Caballo de Troya
J. J. Benítez
-Acompaña al preso y vela para que estos miserables no le maten sin el consentimiento de
Poncio. Evita que lo asesinen y guarda de que a este galileo -dijo refiriéndose a Juan- le esté
permitido acompañarle en todo momento. Observa bien cuanto suceda...
Y dando media vuelta se alejó del lugar, en compañía del pelotón de legionarios. Al
despedirme del soldado deposité disimuladamente una moneda de plata entre sus dedos,
agradeciéndole su ayuda y rogándole que, antes de regresar a la fortaleza, le hablase al
compañero que había sido designado por Arsenius para proteger a Jesús y a Juan y le suplicase
que me permitiera hacerles compañía. El infante sonrió y, sin formular pregunta alguna, se
entendió con el legionario para que mis deseos fuesen cumplidos.
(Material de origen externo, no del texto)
<file path="config.mk">
export PLATFORM = sky130hd
export DESIGN_NAME = fixed_partition_fit_allocator
export DESIGN_NICKNAME = d
export VERILOG_FILES = /design/src/hdl/fpfa_pkg.sv /design/src/hdl/fpfa_table.sv /design/src/hdl/fixed_partition_fit_allocator.sv
export SDC_FILE = /design/constraint.sdc
export NUM_CORES = 1
export LEC_CHECK = 0
export ABC_AREA = 1
export BUFFER_PORTS_ARGS = -buffer_cell sky130_fd_sc_hd__buf_2
export CAP_MARGIN = 20
export CELL_PAD_IN_SITES_DETAIL_PLACEMENT = 1
export CELL_PAD_IN_SITES_GLOBAL_PLACEMENT = 1
export CORE_ASPECT_RATIO = 0.8
export CORE_MARGIN = 2
export CORE_UTILIZATION = 39
export CTS_CLUSTER_DIAMETER = 200
export CTS_CLUSTER_SIZE = 8
export DETAILED_ROUTE_END_ITERATION = 8
export GPL_TIMING_DRIVEN = 0
export PLACE_DENSITY = 0.63
export SYNTH_ARGS = -nofsm -noshare
export SYNTH_HDL_FRONTEND = slang
export SYNTH_SLANG_ARGS = --single-unit
</file>
<file path="constraint.sdc">
create_clock -name i_clk -period 5.55 [get_ports i_clk]
set_input_delay 0.2775 -clock i_clk [delete_from_list [all_inputs] [get_ports i_clk]]
set_output_delay 0.2775 -clock i_clk [all_outputs]
set_load 0.05 [all_outputs]
</file>
<file path="src/hdl/fpfa_pkg.sv">
// Shared types and codes for the fixed-partition fit allocator.
package fpfa_pkg;

    typedef enum logic [1:0] {
        ST_IDLE,
        ST_SCAN,
        ST_FINISH
    } t_state;

    localparam logic [1:0] REQ_LOAD  = 2'd0;
    localparam logic [1:0] REQ_ALLOC = 2'd1;
    localparam logic [1:0] REQ_CLEAR = 2'd2;

    localparam logic [1:0] MODE_FIRST = 2'd0;
    localparam logic [1:0] MODE_BEST  = 2'd1;
    localparam logic [1:0] MODE_WORST = 2'd2;

    localparam logic [0:0] CFG_FIT_MODE = 1'd0;
    localparam logic [0:0] CFG_PARTS    = 1'd1;

    localparam int IN_DATA_W  = 24;
    localparam int OUT_DATA_W = 40;
    localparam int CFG_DATA_W = 5;

    // operations issued to the partition table in one cycle
    typedef struct packed {
        logic load_en;
        logic clear_all;
        logic rd_en;
        logic mark_en;
    } t_tbl_ctrl;

endpackage

</file>
<file path="src/hdl/fpfa_table.sv">
// Partition table: size memory with registered read, and the taken flags.
module fpfa_table #(
    parameter int MAX_SLOTS = 16,
    parameter int SIZE_BITS = 16,
    parameter int IDX_W     = 4
) (
    input  logic                  i_clk,
    input  logic                  i_rst_n,
    input  fpfa_pkg::t_tbl_ctrl   i_ctrl,
    input  logic [IDX_W-1:0]      i_wr_idx,
    input  logic [SIZE_BITS-1:0]  i_wr_size,
    input  logic [IDX_W-1:0]      i_rd_idx,
    input  logic [IDX_W-1:0]      i_mark_idx,
    output logic [SIZE_BITS-1:0]  o_rd_size,
    output logic                  o_rd_taken
);

    logic [SIZE_BITS-1:0] r_size_mem [MAX_SLOTS];
    logic [MAX_SLOTS-1:0] r_taken;
    logic [SIZE_BITS-1:0] r_rd_size;
    logic                 r_rd_taken;

    always_ff @(posedge i_clk) begin
        if (i_ctrl.load_en) begin
            r_size_mem[i_wr_idx] <= i_wr_size;
        end
        if (i_ctrl.rd_en) begin
            r_rd_size <= r_size_mem[i_rd_idx];
        end
    end

    // loads, clears and marks never coincide with the scan reads
    always_ff @(posedge i_clk) begin
        if (!i_rst_n) begin
            r_taken    <= '0;
            r_rd_taken <= 1'b0;
        end else begin
            if (i_ctrl.clear_all) begin
                r_taken <= '0;
            end else if (i_ctrl.load_en) begin
                r_taken[i_wr_idx] <= 1'b0;
            end else if (i_ctrl.mark_en) begin
                r_taken[i_mark_idx] <= 1'b1;
            end
            if (i_ctrl.rd_en) begin
                r_rd_taken <= r_taken[i_rd_idx];
            end
        end
    end

    assign o_rd_size  = r_rd_size;
    assign o_rd_taken = r_rd_taken;

    a_mark_sticks: assert property (@(posedge i_clk) disable iff (!i_rst_n)
        i_ctrl.mark_en |=> r_taken[$past(i_mark_idx)])
        else $error("granted partition not marked taken");

    a_clear_all: assert property (@(posedge i_clk) disable iff (!i_rst_n)
        i_ctrl.clear_all |=> (r_taken == '0))
        else $error("clear left a partition taken");

    a_one_op: assert property (@(posedge i_clk) disable iff (!i_rst_n)
        $countones({i_ctrl.load_en, i_ctrl.clear_all, i_ctrl.mark_en}) <= 1)
        else $error("conflicting table updates");

endmodule

</file>
<file path="src/hdl/fixed_partition_fit_allocator.sv">
// Fixed-partition allocator with first, best and worst fit placement.
// Every input word gives exactly one result word. A load, clear or unused word
// goes straight to ST_FINISH, where its result is registered once the output
// register is free. An allocate word walks the searched partitions (partitions_in_use,
// capped at MAX_SLOTS) through the single read port of the size memory, one
// partition per cycle, then waits for the last read to return and for the read valid
// to fall; ST_FINISH then marks the grant and builds the result once the output
// register is free. The result sits in an output register, so the next word is
// taken while a finished result waits. Configuration must be written by the user
// only while the block is idle; the block itself does not enforce it.
module fixed_partition_fit_allocator #(
    parameter int MAX_SLOTS = 16,
    parameter int SIZE_BITS = 16
) (
    input  logic                              i_clk,
    input  logic                              i_rst_n,
    // configuration
    input  logic                              i_cfg_wr_en,
    input  logic [0:0]                        i_cfg_addr,
    input  logic [fpfa_pkg::CFG_DATA_W-1:0]   i_cfg_wdata,
    // request stream
    input  logic                              i_s_tvalid,
    output logic                              o_s_tready,
    input  logic [fpfa_pkg::IN_DATA_W-1:0]    i_s_tdata,  // slot_index[3:0], amount[19:4]
    input  logic [1:0]                        i_s_tuser,  // req_type[1:0]
    // result stream
    output logic                              o_m_tvalid,
    input  logic                              i_m_tready,
    output logic [fpfa_pkg::OUT_DATA_W-1:0]   o_m_tdata,  // chosen_slot[3:0],
                                                          // chosen_size[19:4], leftover[35:20]
    output logic                              o_m_tuser   // granted
);

    localparam int IDX_W = (MAX_SLOTS > 1) ? $clog2(MAX_SLOTS) : 1;
    localparam int CNT_W = $clog2(MAX_SLOTS + 1);

    fpfa_pkg::t_state r_state, n_state;

    logic [1:0]           r_fit_mode;
    logic [4:0]           r_parts;
    logic [SIZE_BITS-1:0] r_req, n_req;
    logic [CNT_W-1:0]     r_count, n_count;
    logic [CNT_W-1:0]     r_issue, n_issue;
    logic                 r_rd_vld, n_rd_vld;
    logic [IDX_W-1:0]     r_rd_idx, n_rd_idx;
    logic                 r_pick_vld, n_pick_vld;
    logic [IDX_W-1:0]     r_pick_idx, n_pick_idx;
    logic [SIZE_BITS-1:0] r_pick_size, n_pick_size;
    logic                 r_out_vld, n_out_vld;
    logic [fpfa_pkg::OUT_DATA_W-1:0] r_out_data, n_out_data;
    logic                 r_out_grant, n_out_grant;

    fpfa_pkg::t_tbl_ctrl  tbl_ctrl;
    logic [IDX_W-1:0]     rd_addr;
    logic [SIZE_BITS-1:0] rd_size;
    logic                 rd_taken;

    logic [1:0]           in_type;
    logic [3:0]           in_slot;
    logic [15:0]          in_amount;
    logic                 in_acc;
    logic                 load_ok;
    logic                 fits;
    logic                 take;
    logic                 out_free;
    logic [SIZE_BITS-1:0] rest;

    assign in_type   = i_s_tuser;
    assign in_slot   = i_s_tdata[3:0];
    assign in_amount = i_s_tdata[19:4];
    assign o_s_tready = (r_state == fpfa_pkg::ST_IDLE);
    assign in_acc    = i_s_tvalid && o_s_tready;
    assign load_ok   = (32'(in_slot) < 32'(MAX_SLOTS));
    assign out_free  = !r_out_vld || i_m_tready;
    assign rd_addr   = r_issue[IDX_W-1:0];
    assign rest      = r_pick_size - r_req;

    // candidate test on the word returned by the memory
    always_comb begin
        fits = r_rd_vld && !rd_taken && (rd_size >= r_req);
        case (r_fit_mode)
            fpfa_pkg::MODE_FIRST: take = fits && !r_pick_vld;
            fpfa_pkg::MODE_BEST:  take = fits && (!r_pick_vld || rd_size <= r_pick_size);
            fpfa_pkg::MODE_WORST: take = fits && (!r_pick_vld || rd_size >= r_pick_size);
            default:              take = 1'b0;
        endcase
    end

    always_comb begin
        n_state     = r_state;
        n_req       = r_req;
        n_count     = r_count;
        n_issue     = r_issue;
        n_rd_vld    = 1'b0;
        n_rd_idx    = r_rd_idx;
        n_pick_vld  = r_pick_vld;
        n_pick_idx  = r_pick_idx;
        n_pick_size = r_pick_size;
        n_out_vld   = r_out_vld && !i_m_tready;
        n_out_data  = r_out_data;
        n_out_grant = r_out_grant;
        tbl_ctrl    = '0;

        unique case (r_state)
            fpfa_pkg::ST_IDLE: begin
                if (in_acc) begin
                    n_req      = SIZE_BITS'(in_amount);
                    n_issue    = '0;
                    n_pick_vld = 1'b0;
                    n_count    = (32'(r_parts) > 32'(MAX_SLOTS)) ? CNT_W'(MAX_SLOTS)
                                                                : CNT_W'(r_parts);
                    tbl_ctrl.load_en   = (in_type == fpfa_pkg::REQ_LOAD) && load_ok;
                    tbl_ctrl.clear_all = (in_type == fpfa_pkg::REQ_CLEAR);
                    n_state = (in_type == fpfa_pkg::REQ_ALLOC) ? fpfa_pkg::ST_SCAN
                                                               : fpfa_pkg::ST_FINISH;
                end
            end
            fpfa_pkg::ST_SCAN: begin
                if (r_issue < r_count) begin
                    tbl_ctrl.rd_en = 1'b1;
                    n_rd_vld = 1'b1;
                    n_rd_idx = rd_addr;
                    n_issue  = r_issue + 1'b1;
                end else if (!r_rd_vld) begin
                    n_state = fpfa_pkg::ST_FINISH;
                end
                if (take) begin
                    n_pick_vld  = 1'b1;
                    n_pick_idx  = r_rd_idx;
                    n_pick_size = rd_size;
                end
            end
            fpfa_pkg::ST_FINISH: begin
                if (out_free) begin
                    tbl_ctrl.mark_en = r_pick_vld;
                    n_out_vld   = 1'b1;
                    n_out_grant = r_pick_vld;
                    n_out_data  = '0;
                    if (r_pick_vld) begin
                        n_out_data[3:0]   = 4'(r_pick_idx);
                        n_out_data[19:4]  = 16'(r_pick_size);
                        n_out_data[35:20] = 16'(rest);
                    end
                    n_state = fpfa_pkg::ST_IDLE;
                end
            end
            default: n_state = fpfa_pkg::ST_IDLE;
        endcase
    end

    always_ff @(posedge i_clk) begin
        if (!i_rst_n) begin
            r_state    <= fpfa_pkg::ST_IDLE;
            r_fit_mode <= fpfa_pkg::MODE_FIRST;
            r_parts    <= '0;
            r_rd_vld   <= 1'b0;
            r_pick_vld <= 1'b0;
            r_out_vld  <= 1'b0;
            r_issue    <= '0;
            r_count    <= '0;
        end else begin
            r_state    <= n_state;
            r_rd_vld   <= n_rd_vld;
            r_pick_vld <= n_pick_vld;
            r_out_vld  <= n_out_vld;
            r_issue    <= n_issue;
            r_count    <= n_count;
            if (i_cfg_wr_en) begin
                unique case (i_cfg_addr)
                    fpfa_pkg::CFG_FIT_MODE: r_fit_mode <= i_cfg_wdata[1:0];
                    fpfa_pkg::CFG_PARTS:    r_parts    <= i_cfg_wdata;
                    default:                r_parts    <= r_parts;
                endcase
            end
        end
    end

    always_ff @(posedge i_clk) begin
        r_req       <= n_req;
        r_rd_idx    <= n_rd_idx;
        r_pick_idx  <= n_pick_idx;
        r_pick_size <= n_pick_size;
        r_out_data  <= n_out_data;
        r_out_grant <= n_out_grant;
    end

    fpfa_table #(
        .MAX_SLOTS (MAX_SLOTS),
        .SIZE_BITS (SIZE_BITS),
        .IDX_W     (IDX_W)
    ) u_table (
        .i_clk      (i_clk),
        .i_rst_n    (i_rst_n),
        .i_ctrl     (tbl_ctrl),
        .i_wr_idx   (IDX_W'(in_slot)),
        .i_wr_size  (SIZE_BITS'(in_amount)),
        .i_rd_idx   (rd_addr),
        .i_mark_idx (r_pick_idx),
        .o_rd_size  (rd_size),
        .o_rd_taken (rd_taken)
    );

    assign o_m_tvalid = r_out_vld;
    assign o_m_tdata  = r_out_data;
    assign o_m_tuser  = r_out_grant;

    a_refused_zero: assert property (@(posedge i_clk) disable iff (!i_rst_n)
        (r_out_vld && !r_out_grant) |-> (r_out_data == '0))
        else $error("refused result carries data");

    a_issue_bound: assert property (@(posedge i_clk) disable iff (!i_rst_n)
        (r_state == fpfa_pkg::ST_SCAN) |-> (r_issue <= r_count))
        else $error("scan ran past the search count");

    a_pick_in_range: assert property (@(posedge i_clk) disable iff (!i_rst_n)
        (r_state == fpfa_pkg::ST_FINISH && r_pick_vld) |-> (CNT_W'(r_pick_idx) < r_count))
        else $error("pick outside searched partitions");

endmodule

</file>
# After elaboration in Yosys (flattened, before gate mapping)
# Memories as Yosys holds them, arrays and structs flattened. A register that Yosys moved wholly into a read port is not among the register bits.
# Cells that the tools add are included.
[op_classes] n_eq_ne=12 n_addsub=2 magnitude_cmp=10 n_reduce_logical=31 n_bitwise=5 muxes=32
[ops] op="$ge 16x16->1" count=2
[ops] op="$mux 16" count=2
[ops] op="$and 16x16->16" count=1
[ops] op="$le 16x16->1" count=1
[ops] op="$not 16->16" count=1
[ops] op="$or 16x16->16" count=1
[ops] op="$sub 16x16->16" count=1
[ops] op="$lt 4x5->1 const B" count=3
[ops] op="$mux 5" count=3
[ops] op="$mux 2" count=7
[ops] op="$mux 1" count=13
[ops] op="$reduce_and 2->1" count=6
[ops] op="$ne 2x2->1 const B" count=5
[ops] op="$pmux 5 s2" count=1
[ops] op="$logic_and 1x1->1" count=9
[ops] op="$demux 1 s4" count=2
[ops] op="$ge 4x1->1 const B" count=2
[ops] op="$eq 2x1->1 const B" count=3
[ops] op="$eq 2x2->1 const B" count=3
[ops] op="$logic_not 2->1" count=3
[ops] op="$pmux 2 s3" count=1
[ops] op="$reduce_and 3->1" count=2
[ops] op="$add 5x1->5 const B" count=1
[ops] op="$gt 5x5->1 const B" count=1
[ops] op="other kinds (11)" count=18
[totals] output_inout_bits=43 n_memories=1 word_cells=109 ramBits=256 inputBits=37 register_bits=116
[mem_list] memory="u_table.r_size_mem" words=16 width=16 rd=1 rd_ports_with_merged_regs=1 write_ports=1 line_no="fpfa_table.sv:18" source="logic [SIZE_BITS-1:0] r_size_mem [MAX_SLOTS];"

# Logic depth before layout (Yosys ltp)
[depth] depth_word=7 depth_mapped=17 ltp_nobuf=17

# By module
# From an unflattened synthesis, not the netlist that was laid out.
[unflattened] hier_cells=1432 hier_area_um2=16669.7
[modules_own_cells] mod="fpfa_table" seq_area_each_um2=8508.2 area_per_inst_um2=11487.3 cells_per_inst=900 n_inst=1
[modules_own_cells] mod="fixed_partition_fit_allocator" seq_area_each_um2=2752.6 area_per_inst_um2=5182.5 cells_per_inst=532 n_inst=1

# Worst setup path after synthesis
# Ideal clock, no wire load.
[synth_timing] path_kind="reg-to-reg" startpoint="reg r_out_vld, in the netlist o_m_tvalid" endpoint="reg u_table.r_taken[10]" n_path_buf=0 synth_period_minus_slack_ps=4172 required_time_ps=5480 arrival_time_ps=4101 stages_incl_launch_ff=8 setup_slack_ps=1378 setup_ps=70 path_cell_list="dfxtp_1 > inv_1 > nor2_1 > nor3_1 > nand2_1 > inv_1 > nand3_1 > a21oi_1"
[synth_between] elab_chain_cells=5
[synth_rtl] element="from (decl)" line_no="fixed_partition_fit_allocator.sv:49" source="logic r_out_vld, n_out_vld;"
[synth_rtl] element="from (signal assigned)" line_no="fixed_partition_fit_allocator.sv:165" source="r_out_vld <= n_out_vld;"
[synth_rtl] element="$logic_not 1->1" line_no="fixed_partition_fit_allocator.sv:74" source="assign out_free = !r_out_vld || i_m_tready;"
[synth_rtl] element="$logic_or 1x1->1" line_no="fixed_partition_fit_allocator.sv:74"
[synth_rtl] element="$mux 1" line_no="fixed_partition_fit_allocator.sv:134" source="if (out_free) begin"
[synth_rtl] element="$mux 1" line_no="fixed_partition_fit_allocator.sv:104" source="unique case (r_state)"
[synth_rtl] element="$reduce_bool 2->1 (no source line)"
[synth_rtl] element="to (signal assigned)" line_no="fpfa_table.sv:39" source="r_taken <= '0;"
[synth_rtl] element="to (signal, indexed assignment)" line_no="fpfa_table.sv:41" source="r_taken[i_wr_idx] <= 1'b0;"
[synth_rtl] element="to (signal, indexed assignment)" line_no="fpfa_table.sv:43" source="r_taken[i_mark_idx] <= 1'b1;"
[synth_rtl] element="to (decl)" line_no="fpfa_table.sv:19" source="logic [MAX_SLOTS-1:0] r_taken;"
# No other way between the ends.
# A chain may end at the register's enable or synchronous reset.

# Worst setup path after layout
[layout_timing] startpoint="reg r_state[0]" endpoint="mem u_table.r_size_mem[9][4], enable pin"
[layout_between] elab_chain_cells=6
[layout_rtl] element="from (decl)" line_no="fixed_partition_fit_allocator.sv:37" source="fpfa_pkg::t_state r_state, n_state;"
[layout_rtl] element="from (signal assigned)" line_no="fixed_partition_fit_allocator.sv:153" source="r_state <= fpfa_pkg::ST_IDLE;"
[layout_rtl] element="from (signal assigned)" line_no="fixed_partition_fit_allocator.sv:162" source="r_state <= n_state;"
[layout_rtl] element="$logic_not 2->1 *" line_no="fixed_partition_fit_allocator.sv:71, fixed_partition_fit_allocator.sv:104"
[layout_rtl] element="$logic_and 1x1->1" line_no="fixed_partition_fit_allocator.sv:72" source="assign in_acc = i_s_tvalid && o_s_tready;"
[layout_rtl] element="$mux 2" line_no="fixed_partition_fit_allocator.sv:106" source="if (in_acc) begin"
[layout_rtl] element="$mux 2 *" line_no="fixed_partition_fit_allocator.sv:104"
[layout_rtl] element="$mux 1 *" line_no="fpfa_table.sv:24" source="if (i_ctrl.load_en) begin"
[layout_rtl] element="$mux 1 (not written as such) *" line_no="fpfa_table.sv:25" source="r_size_mem[i_wr_idx] <= i_wr_size;"
[layout_rtl] element="to (decl)" line_no="fpfa_table.sv:18"
# Mark *: on every way between the ends. The rest lies on a longest branch, timed or not.

==> metrics.yaml <==
timing:
  period_needed_ns: 2.99
  tightest_slew_ns: 0.987
  setup_viol: 0
  hold_violations: 0
  relSlewSlack: 0.342
  drv_slew: 0
  skew_ns: 0.0233
  timing.setup.tns_ns: 0
  post-route-period-util: 0.539
  rsz0062_at_grt: "no"
  fmax_mhz: 334
worst_setup_path:
  r2r_slack_ns: 2.56
  required_ns: 5.74
  start_kind: "flop"
  path_class: "reg2reg"
  cp_max_fo: 21
  cp-end-kind: "flop"
  r2r_end: "u_table.r_size_mem[9][4]$_DFFE_PP_"
  rr_worst_depth: 7
  worstReg2RegStart: "r_state[0]$_SDFFE_PN0P_"
  crit_arrival_ns: 3.18
routing:
  postRouteAntennaNets: 0
  vias: 11300
  drt_iter0_drc: 870
  via_per_inst: 5.43
  wirelength_um: 46600
  wl_per_cell_um: 22.4
  drt_first_pass_iters: 5
  drc: 0
die:
  ios: 80
  core_area_um2: 41000
  die_h_um: 187
  dieWidth_um: 233
  initial_core_util: 0.398
  placementRows: 66
  die-area_um2: 43400
placed_design:
  dp.final_hpwl_um: 32400
  portBuffers: 71
  routabilityCongestion: 0.846
yosys:
  synth_area_um2: 16300
  synth_area_per_cell_um2: 11.9
  netlist_instances: 1365
  yosys_warnings: 0
  synth-seq-cells: 388
  synth_cell_types: 44
  synth.yosys.seq_area_share: 0.691
power_and_ir_drop:
  ir_drop_mv: 0.253
  power_leakage_nw: 7.03
  powerDensity_nw_per_um2: 399
clock_tree:
  insertion_delay_ns: 0.59
  clockRootBuffer: "clkbuf_16"
  clockBufferDepth: 3
  clkSinkCount: 388
  cts_resized: 0
  clk_pin_slew_ns: 0.05
  cts_inserted_buffers: 54
  htree_levels: 2
  cts_tree: "built"
flow_run:
  maxCapViolCount: 0
grt:
  gr-total-overflow: 0
  antenna_found_initial: 0
  use_met2: 0.345
  grt_max_degree: 24
  grt.busiest_layer: "met2"
  use_met3: 0.0306
  grt_pass1_wl_um: 70900
  track_usage: 0.217
  met1_usage: 0.311
  grt_pass1_vias: 11700
layout:
  nNetsFinal: 1611
  syn2layout_area_growth_pct: 17.7
  fin_util: 0.468
  drive_gt1_frac: 0.127
  n_antenna_cell: 0
  layout_common_cells: "edfxtp_1, nor2_1, o21ai_0"
  final_common_cell: "edfxtp_1"
min_path:
  min_from: "i_m_tready"
  hp-class: "in2reg"
  min_to: "o_m_tvalid$_SDFF_PN0_"
  hold-path-cell-count: 3
status:
  outcome: "finished, final reports clean"
==> how the worst max path moves through the flow <==
stage                                              end  cells after the start               startpoint  slack (ns)
detailed placement  u_table.r_size_mem[5][8]$_DFFE_PP_                      7  r_state[0]$_SDFFE_PN0P_        2.53
CTS                 u_table.r_size_mem[9][4]$_DFFE_PP_                      7  r_state[0]$_SDFFE_PN0P_        2.49
floorplan             u_table.r_taken[10]$_SDFFE_PP0P_                      7    o_m_tvalid$_SDFF_PN0_        1.38
global route        u_table.r_size_mem[9][4]$_DFFE_PP_                      7  r_state[0]$_SDFFE_PN0P_        2.34
global placement       u_table.r_taken[8]$_SDFFE_PP0P_                      6  r_state[1]$_SDFFE_PN0P_        0.27
finish              u_table.r_size_mem[9][4]$_DFFE_PP_                      7  r_state[0]$_SDFFE_PN0P_        2.56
Otro discreto y oportuno
denario de plata en el puño de este último terminó por disipar todas las suspicacias y recelos.
De momento, mi presencia en la sede de Anás estaba garantizada.
Una vez en el patio, parte de la guardia del Templo se despidió, alejándose de la suntuosa
residencia del ex sumo sacerdote. Y varios servidores de Anás acudieron precipitadamente
hasta el jefe de los levitas. Este les ordenó que avisaran a su amo:
«El prisionero ha llegado», les dijo, señalando al Nazareno, que seguía con las manos atadas
a la espalda e inmóvil en mitad de aquel enlosado cuadrangular. Juan continuaba al lado del
Maestro y el legionario, a su vez, procuraba no perder de vista a ninguno de los dos, así como a
un reducido grupo de policías y sirvientes del Templo que se afanaban en la preparación de una
fogata. Apilaron varios troncos en una de las esquinas del oscuro patio y después de rociarlos
con aceite, inclinaron una de las teas sobre la leña, prendiéndole fuego. La temperatura había
descendido algunos grados y casi todos los allí presentes fueron aproximándose a la
improvisada hoguera. A los pocos minutos, en el centro del patio sólo quedábamos Jesús, el
jefe de los levitas -que seguía sosteniendo la gruesa maroma con la que habían maniatado al
Hijo del Hombre-, el joven discípulo, el soldado romano y yo. Frente a nosotros se levantaba
una regia mansión de dos plantas, con una fachada enteramente de piedra labrada, y unas
delicadas escalinatas semicirculares de mármol. En la puerta, débilmente iluminada por sendos
faroles de aceite, se hallaba una mujer gruesa, de baja estatura, que sonreía sin cesar.
Pero aquella primera exploración del recinto se vio interrumpida por la repentina aparición de
Judas. El traidor acababa de llegar a la casa de Anás. Pero, al ver a Jesús y a Juan, permaneció
tras las altas rejas que se elevaban sobre el cercado de piedra. Y a los pocos minutos se alejó,
siguiendo la misma calle que había tomado e! grueso de la policía levítica. En su rostro, duro e
impasible, no aprecié señal alguna de arrepentimiento. Al contrario. Tuve la sensación de que,
durante aquellos instantes, el Iscariote disfrutó del «espectáculo». En el fondo, su venganza
contra el Maestro y contra el discípulo amado de Jesús empezaba a fructificar.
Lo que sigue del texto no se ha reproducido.